Here is the abstract of the paper, as well as some thoughts on the future of the project:
For much of the last seventy-plus years, healthcare providers in the United States have been paid under the fee-for-service system, where providers are reimbursed for procedures performed, not outcomes obtained. Providers, insurers, and consumers are motivated by different individual and organizational incentives; costs and burdens of patient care are shifted from one part of the system to another. The result has been a system that combines exploding costs without concomitant increases in quality. Healthcare economists and policymakers have reacted by proposing a number of policies designed to reign in costs without sacrificing quality. One approach is to focus on the ultimate goal—improving health outcomes—by measuring those outcomes and reconfiguring incentives and structures to deliver healthcare in ways that are both efficacious and efficient. Pay for performance remunerates providers on the basis of health improvements via whatever medically-appropriate method they choose. This means providers are no longer paid for simply doing a given “something” but, rather, are paid for doing “something effective.”

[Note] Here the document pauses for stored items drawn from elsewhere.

## src/hdl/sbs_pkg.sv

```systemverilog
// constants and helpers shared by both ends of the split-port burst sram link
// assumes one common clock and reset for both ends
//
// Summary of operation
// - write data taken on every beat of a write
// - write data bus 9, 18 or 36 bits
// - active-low write select starts write on K phase
// - deselected write port ignores write data
// - nibble enables gate bits 3:0 and 7:4
// - nibble enable sampled with its own beat
// - active-low byte enables sampled with each beat
// - disabled byte lanes keep previous contents
// - byte enables gate 8:0, 17:9, 26:18, 35:27
// - one address bus shared, sampled on K phase
// - address 21, 20 or 19 bits per width
// - address ignored when port deselected
// - read data launched on every beat
// - read outputs released once a four-beat burst ends with read deselected
// - read bus width per organisation, requested data only
// - every access begins on K phase
// - every read delivers four beats
package sbs_pkg;
    // ========================================================
    // organisation widths
    localparam int DW_X9      = 9;
    localparam int DW_X18     = 18;
    localparam int DW_X36     = 36;
    localparam int AW_X9      = 21;
    localparam int AW_X18     = 20;
    localparam int AW_X36     = 19;
    // the built link is the widest organisation
    localparam int DW         = DW_X36;
    localparam int AW         = AW_X36;
    localparam int NBE        = 4;
    localparam int LANE_W     = 9;
    localparam int NIB_W      = 4;
    localparam int NNIB       = 2;
    // ========================================================
    // burst and model depth
    localparam int BURST      = 4;
    localparam int BEAT_W     = 2;
    localparam int MEM_GBITS  = 4;
    localparam int FIFO_DEPTH = 8;
    localparam int FIFO_W     = AW + NBE + DW;
    // ========================================================
    // reset values
    localparam logic       PHASE_RST = 1'b0;
    localparam logic [DW-1:0] Q_RST  = 36'h0;

    // per-bit write mask from the active-low lane enables
    function automatic logic [DW-1:0] lane_mask(
        input logic [NBE-1:0] be_n,
        input logic           nibble_mode
    );
        logic [DW-1:0] m;
        m = '0;
        if (nibble_mode) begin
            for (int n = 0; n < NNIB; n++) begin
                if (!be_n[n]) begin
                    m[n*NIB_W +: NIB_W] = '1;
                end
            end
        end else begin
            for (int b = 0; b < NBE; b++) begin
                if (!be_n[b]) begin
                    m[b*LANE_W +: LANE_W] = '1;
                end
            end
        end
        return m;
    endfunction
endpackage

```

## src/hdl/sbs_link_if.sv

```systemverilog
// pin bundle between memory device end and controller end
// assumes both ends share i_clock; q is valid only while q_oe is high
`timescale 1ns/100ps
`default_nettype none
interface sbs_link_if;
    logic                     write_port_select_n;
    logic                     read_port_select_n;
    logic [sbs_pkg::AW-1:0]   addr;
    logic [sbs_pkg::DW-1:0]   d;
    logic [sbs_pkg::NBE-1:0]  byte_write_enable_n;
    logic [sbs_pkg::DW-1:0]   q;
    logic                     q_oe;

    modport device (
        input  write_port_select_n,
        input  read_port_select_n,
        input  addr,
        input  d,
        input  byte_write_enable_n,
        output q,
        output q_oe
    );
    modport ctrl (
        output write_port_select_n,
        output read_port_select_n,
        output addr,
        output d,
        output byte_write_enable_n,
        input  q,
        input  q_oe
    );
endinterface
`default_nettype wire

```

## src/hdl/sbs_fifo.sv

```systemverilog
// small synchronous fifo with valid/ready on both sides
// assumes a single clock; depth is a power of two
`timescale 1ns/100ps
`default_nettype none
module sbs_fifo #(
    parameter int W     = 8,
    parameter int DEPTH = 8
) (
    input  wire logic         i_clock,
    input  wire logic         i_rst_n,
    input  wire logic [W-1:0] i_in_data,
    input  wire logic         i_in_valid,
    output logic              o_in_ready,
    output logic [W-1:0]      o_out_data,
    output logic              o_out_valid,
    input  wire logic         i_out_ready
);
    localparam int PW = $clog2(DEPTH);
    logic [W-1:0] mem [DEPTH];
    logic [PW:0]  wr_q;
    logic [PW:0]  rd_q;
    logic         push;
    logic         pop;

    // ========================================================
    // flags
    assign o_in_ready  = (wr_q - rd_q) != (PW+1)'(DEPTH);
    assign o_out_valid = wr_q != rd_q;
    assign push        = i_in_valid && o_in_ready;
    assign pop         = o_out_valid && i_out_ready;
    assign o_out_data  = mem[rd_q[PW-1:0]];

    // ========================================================
    // storage and pointers
    always_ff @(posedge i_clock) begin
        if (push) begin
            mem[wr_q[PW-1:0]] <= i_in_data;
        end
    end

    always_ff @(posedge i_clock or negedge i_rst_n) begin
        if (!i_rst_n) begin
            wr_q <= '0;
            rd_q <= '0;
        end else begin
            if (push) begin
                wr_q <= wr_q + 1'b1;
            end
            if (pop) begin
                rd_q <= rd_q + 1'b1;
            end
        end
    end
endmodule
`default_nettype wire

```

## src/hdl/sbs_ctrl.sv

```systemverilog
// controller end: queues write beats, issues four-beat bursts, collects reads
// assumes the device resets with it so both phase toggles agree
`timescale 1ns/100ps
`default_nettype none
module sbs_ctrl (
    input  wire logic                      i_clock,
    input  wire logic                      i_rst_n,
    input  wire logic [sbs_pkg::AW-1:0]    i_wr_addr,
    input  wire logic [sbs_pkg::DW-1:0]    i_wr_data,
    input  wire logic [sbs_pkg::NBE-1:0]   i_wr_be_n,
    input  wire logic                      i_wr_valid,
    output logic                           o_wr_ready,
    input  wire logic [sbs_pkg::AW-1:0]    i_rd_addr,
    input  wire logic                      i_rd_valid,
    output logic                           o_rd_ready,
    output logic [sbs_pkg::DW-1:0]         o_rd_data,
    output logic                           o_rd_valid,
    sbs_link_if.ctrl                       link
);
    typedef enum logic [1:0] {
        SBS_WR_IDLE  = 2'b01,
        SBS_WR_BURST = 2'b10
    } sbs_wr_st_t;

    sbs_wr_st_t                 st_q;
    logic                       phase_q;
    logic [sbs_pkg::BEAT_W-1:0] wcnt_q;
    logic [sbs_pkg::BEAT_W-1:0] rcnt_q;
    logic [sbs_pkg::FIFO_W-1:0] f_data;
    logic                       f_valid;
    logic                       f_pop;
    logic                       rd_go;
    logic                       wr_go;
    logic                       wps_n_q;
    logic                       rps_n_q;
    logic [sbs_pkg::AW-1:0]     addr_q;
    logic [sbs_pkg::DW-1:0]     d_q;
    logic [sbs_pkg::NBE-1:0]    be_n_q;

    // ========================================================
    // write beat queue; full fifo stalls the user
    sbs_fifo #(
        .W     (sbs_pkg::FIFO_W),
        .DEPTH (sbs_pkg::FIFO_DEPTH)
    ) u_fifo (
        .i_clock     (i_clock),
        .i_rst_n     (i_rst_n),
        .i_in_data   ({i_wr_addr, i_wr_be_n, i_wr_data}),
        .i_in_valid  (i_wr_valid),
        .o_in_ready  (o_wr_ready),
        .o_out_data  (f_data),
        .o_out_valid (f_valid),
        .i_out_ready (f_pop)
    );

    // ========================================================
    // decisions on phase 1 so registered pins land on K phase
    assign o_rd_ready = phase_q && rcnt_q == '0;
    assign rd_go      = o_rd_ready && i_rd_valid;
    // reads win the shared address when both are ready on one cycle
    assign wr_go      = phase_q && !rd_go && f_valid
                        && st_q == SBS_WR_IDLE;
    assign f_pop      = wr_go || (st_q == SBS_WR_BURST && f_valid);

    always_ff @(posedge i_clock or negedge i_rst_n) begin
        if (!i_rst_n) begin
            phase_q <= sbs_pkg::PHASE_RST;
        end else begin
            phase_q <= ~phase_q;
        end
    end

    always_ff @(posedge i_clock or negedge i_rst_n) begin
        if (!i_rst_n) begin
            rcnt_q <= '0;
        end else if (rd_go) begin
            rcnt_q <= sbs_pkg::BEAT_W'(sbs_pkg::BURST - 1);
        end else if (rcnt_q != '0) begin
            rcnt_q <= rcnt_q - 1'b1;
        end
    end

    always_ff @(posedge i_clock or negedge i_rst_n) begin
        if (!i_rst_n) begin
            st_q   <= SBS_WR_IDLE;
            wcnt_q <= '0;
        end else begin
            case (st_q)
                SBS_WR_IDLE: begin
                    if (wr_go) begin
                        st_q   <= SBS_WR_BURST;
                        wcnt_q <= sbs_pkg::BEAT_W'(1);
                    end
                end
                SBS_WR_BURST: begin
                    wcnt_q <= wcnt_q + 1'b1;
                    if (wcnt_q == sbs_pkg::BEAT_W'(sbs_pkg::BURST - 1)) begin
                        st_q <= SBS_WR_IDLE;
                    end
                end
                default: begin
                    st_q <= SBS_WR_IDLE;
                end
            endcase
        end
    end

    // ========================================================
    // pin registers
    always_ff @(posedge i_clock or negedge i_rst_n) begin
        if (!i_rst_n) begin
            wps_n_q <= 1'b1;
            rps_n_q <= 1'b1;
            addr_q  <= '0;
            d_q     <= '0;
            be_n_q  <= '1;
        end else begin
            wps_n_q <= !wr_go;
            rps_n_q <= !rd_go;
            if (rd_go) begin
                addr_q <= i_rd_addr;
            end else if (wr_go) begin
                addr_q <= f_data[sbs_pkg::FIFO_W-1 -: sbs_pkg::AW];
            end
            if (f_pop) begin
                d_q    <= f_data[sbs_pkg::DW-1:0];
                be_n_q <= f_data[sbs_pkg::DW +: sbs_pkg::NBE];
            end else begin
                // an underrun beat is sent with every lane disabled
                be_n_q <= '1;
            end
        end
    end

    assign link.write_port_select_n = wps_n_q;
    assign link.read_port_select_n  = rps_n_q;
    assign link.addr                = addr_q;
    assign link.d                   = d_q;
    assign link.byte_write_enable_n = be_n_q;

    // ========================================================
    // read capture
    always_ff @(posedge i_clock or negedge i_rst_n) begin
        if (!i_rst_n) begin
            o_rd_data  <= '0;
            o_rd_valid <= 1'b0;
        end else begin
            o_rd_valid <= link.q_oe;
            if (link.q_oe) begin
                o_rd_data <= link.q;
            end
        end
    end
endmodule
`default_nettype wire

```

## src/flat_wrapper.sv

```systemverilog
// flat-port wrapper written by rule: the top's interface ports become plain ports
module sbs_ctrl_flat 
  (i_clock, i_rst_n, i_wr_addr, i_wr_data, i_wr_be_n, i_wr_valid, o_wr_ready, i_rd_addr, i_rd_valid, o_rd_ready, o_rd_data, o_rd_valid, link_write_port_select_n, link_read_port_select_n, link_addr, link_d, link_byte_write_enable_n, link_q, link_q_oe);
  sbs_link_if link_i ();
  input  wire logic i_clock;
  input  wire logic i_rst_n;
  input  wire logic [sbs_pkg::AW-1:0] i_wr_addr;
  input  wire logic [sbs_pkg::DW-1:0] i_wr_data;
  input  wire logic [sbs_pkg::NBE-1:0] i_wr_be_n;
  input  wire logic i_wr_valid;
  output logic o_wr_ready;
  input  wire logic [sbs_pkg::AW-1:0] i_rd_addr;
  input  wire logic i_rd_valid;
  output logic o_rd_ready;
  output logic [sbs_pkg::DW-1:0] o_rd_data;
  output logic o_rd_valid;
  output wire logic [$bits(link_i.write_port_select_n)-1:0] link_write_port_select_n;
  output wire logic [$bits(link_i.read_port_select_n)-1:0] link_read_port_select_n;
  output wire logic [$bits(link_i.addr)-1:0] link_addr;
  output wire logic [$bits(link_i.d)-1:0] link_d;
  output wire logic [$bits(link_i.byte_write_enable_n)-1:0] link_byte_write_enable_n;
  input wire logic [$bits(link_i.q)-1:0] link_q;
  input wire logic [$bits(link_i.q_oe)-1:0] link_q_oe;
  assign link_write_port_select_n = link_i.write_port_select_n;
  assign link_read_port_select_n = link_i.read_port_select_n;
  assign link_addr = link_i.addr;
  assign link_d = link_i.d;
  assign link_byte_write_enable_n = link_i.byte_write_enable_n;
  assign link_i.q = link_q;
  assign link_i.q_oe = link_q_oe;
  sbs_ctrl u_core (.i_clock(i_clock), .i_rst_n(i_rst_n), .i_wr_addr(i_wr_addr), .i_wr_data(i_wr_data), .i_wr_be_n(i_wr_be_n), .i_wr_valid(i_wr_valid), .o_wr_ready(o_wr_ready), .i_rd_addr(i_rd_addr), .i_rd_valid(i_rd_valid), .o_rd_ready(o_rd_ready), .o_rd_data(o_rd_data), .o_rd_valid(o_rd_valid), .link(link_i));
endmodule
```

In this Article, I argue that the criminal justice system is similarly fragmented, expensive, and inefficient, marked by many of the same distorted individual and organizational incentives that have plagued health care. Most significantly, in all but a handful of jurisdictions, states wholly subsidize commitments to prison—the fee-for-service model of doing “something”—without tying any of these subsidies to outcomes obtained in prison. This means prison is paid for even if it is neither effective nor efficient. These similarities with the healthcare system suggest that an outcome-oriented, pay-for-performance framework borrowed from healthcare economics might, if applied to criminal justice, improve its efficacy and efficiency. I envision this Article as the first of several applying healthcare economics to criminal justice. It will focus on the similarities of the two systems, the ways in which an outcome orientation might provide a useful framework for controlling costs without making quality subservient, and the suggestion that we begin considering sentencing choices within that framework.

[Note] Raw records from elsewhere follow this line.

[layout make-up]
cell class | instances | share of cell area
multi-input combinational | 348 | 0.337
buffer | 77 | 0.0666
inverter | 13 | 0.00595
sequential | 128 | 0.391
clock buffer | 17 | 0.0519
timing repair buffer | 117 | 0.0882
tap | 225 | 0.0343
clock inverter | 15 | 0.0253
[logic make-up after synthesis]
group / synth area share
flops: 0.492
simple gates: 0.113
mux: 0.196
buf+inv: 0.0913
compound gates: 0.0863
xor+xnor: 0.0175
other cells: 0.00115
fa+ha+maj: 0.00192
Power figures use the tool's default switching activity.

I should note that the medical/criminal analogy itself has a long lineage: in the 19th century and the 1950’s, correctional professionals saw criminality as a disease to be cured. This analysis, however, looks at the recent policies in healthcare economics as a means of suggesting how the criminal justice system might be refocused on quality, not just quantity. I envision this paper as part of a larger series applying the medical model to criminal justice. The paper I plan to write next will some insights from healthcare economics to suggest how we might create incentives to invest in prevention, not just treatment. I welcome any and all feedback on the draft.